Solve the following system of linear equations graphically; 3x + y – 11 = 0; x – y – 1 = 0 Shade the region bounded by these lines and also y-axis. Then, determine the areas of the region bounded by these lines and y-axis.

#### Solution

We have,

3x + y – 11 = 0 and x – y – 1 = 0

(a)Graph of the equation 3x + y – 11 = 0

We have, 3x + y – 11 = 0

⇒ y = – 3x + 11

When, x = 2, y = –3 × 2 + 11 = 5

When, x = 3, y = – 3 × 3 + 11 = 2

Plotting the points P (2, 5) and Q(3, 2) on the graph paper and drawing a line joining between them, we get the graph of the equation 3x + y – 11 = 0 as shown in fig.

(b) Graph of the equation x – y – 1 = 0

We have,

x – y – 1 = 0

y = x – 1

When, x = – 1, y = –2

When, x = 3, y = 2

Plotting the points R(–1, –2) and S(3, 2) on the same graph paper and drawing a line joining between them, we get the graph of the equation x – y – 1 = 0 as shown in fig.

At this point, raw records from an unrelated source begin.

File: config.mk
export PLATFORM = sky130hd
export DESIGN_NAME = ps2_move_decoder
export DESIGN_NICKNAME = d
export VERILOG_FILES = /design/src/rtl/ps2_codes_pkg.sv /design/src/rtl/ps2_seq_timer.sv /design/src/rtl/ps2_move_decoder.sv
export SDC_FILE = /design/constraint.sdc
export NUM_CORES = 1
export LEC_CHECK = 0
export BUFFER_PORTS_ARGS = -buffer_cell sky130_fd_sc_hd__buf_2
export CAP_MARGIN = 10
export CORE_MARGIN = 3
export CORE_UTILIZATION = 39
export CTS_CLUSTER_DIAMETER = 80
export DETAILED_ROUTE_END_ITERATION = 8
export GPL_TIMING_DRIVEN = 0
export HOLD_SLACK_MARGIN = 0.03
export PLACE_DENSITY = 0.65
export SETUP_SLACK_MARGIN = 0.15
export SYNTH_ARGS = -nofsm -noshare
export SYNTH_HDL_FRONTEND = slang
export SYNTH_HIERARCHICAL = 1
export SYNTH_SLANG_ARGS = --single-unit
File: constraint.sdc
create_clock -name Clock -period 2.85 [get_ports Clock]
set_input_delay 0.285 -clock Clock [delete_from_list [all_inputs] [get_ports Clock]]
set_output_delay 0.285 -clock Clock [all_outputs]
set_load 0.05 [all_outputs]
File: src/rtl/ps2_codes_pkg.sv
// Shared PS/2 scan-code constants and the decoder state encoding.
package ps2_codes_pkg;

  localparam logic [7:0] SC_EXT = 8'hE0;
  localparam logic [7:0] SC_BRK = 8'hF0;
  localparam logic [7:0] SC_ACK = 8'hFA;
  localparam logic [7:0] SC_BAT = 8'hAA;
  localparam logic [7:0] SC_UP  = 8'h75;
  localparam logic [7:0] SC_RT  = 8'h74;
  localparam logic [7:0] SC_LF  = 8'h6B;
  localparam logic [7:0] SC_W   = 8'h1D;
  localparam logic [7:0] SC_D   = 8'h23;
  localparam logic [7:0] SC_A   = 8'h1C;

  typedef enum logic [1:0] {
    IDLE    = 2'd0,
    EXT     = 2'd1,
    BRK     = 2'd2,
    EXT_BRK = 2'd3
  } ps2_state_e;

endpackage

File: src/rtl/ps2_seq_timer.sv
// Inter-byte watchdog: counts while run is high, restarts on clear,
// and pulses expire on the cycle the count reaches TIMEOUT_CYCLES-1.
module ps2_seq_timer #(
  parameter int TIMEOUT_CYCLES = 2_500_000,
  parameter int CNT_W          = 22
) (
  input  logic Clock,
  input  logic Reset,
  input  logic clear,
  input  logic run,
  output logic expire
);

  localparam logic [CNT_W-1:0] LAST = CNT_W'(TIMEOUT_CYCLES - 1);

  logic [CNT_W-1:0] count;

  // A clear in the same cycle suppresses expiry, so a byte arriving just in time still counts.
  assign expire = run && !clear && (count == LAST);

  always_ff @(posedge Clock) begin
    if (Reset || clear || !run || expire) begin
      count <= '0;
    end else begin
      count <= count + 1'b1;
    end
  end

endmodule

You can observe that two lines intersect at Q(3, 2). So, x = 3 and y = 2. The area enclosed by the lines represented by the given equations and also the y-axis is shaded.

So, the enclosed area = Area of the shaded portion

= Area of ∆QUT = 1/2 × base × height

= 1/2 × (TU × VQ) = 1/2 × (TO + OU) × VQ

= 1/2 (11 + 1) 3 = 1/2 × 12 × 3 = 18 sq.units.

Hence, required area is 18 sq. units.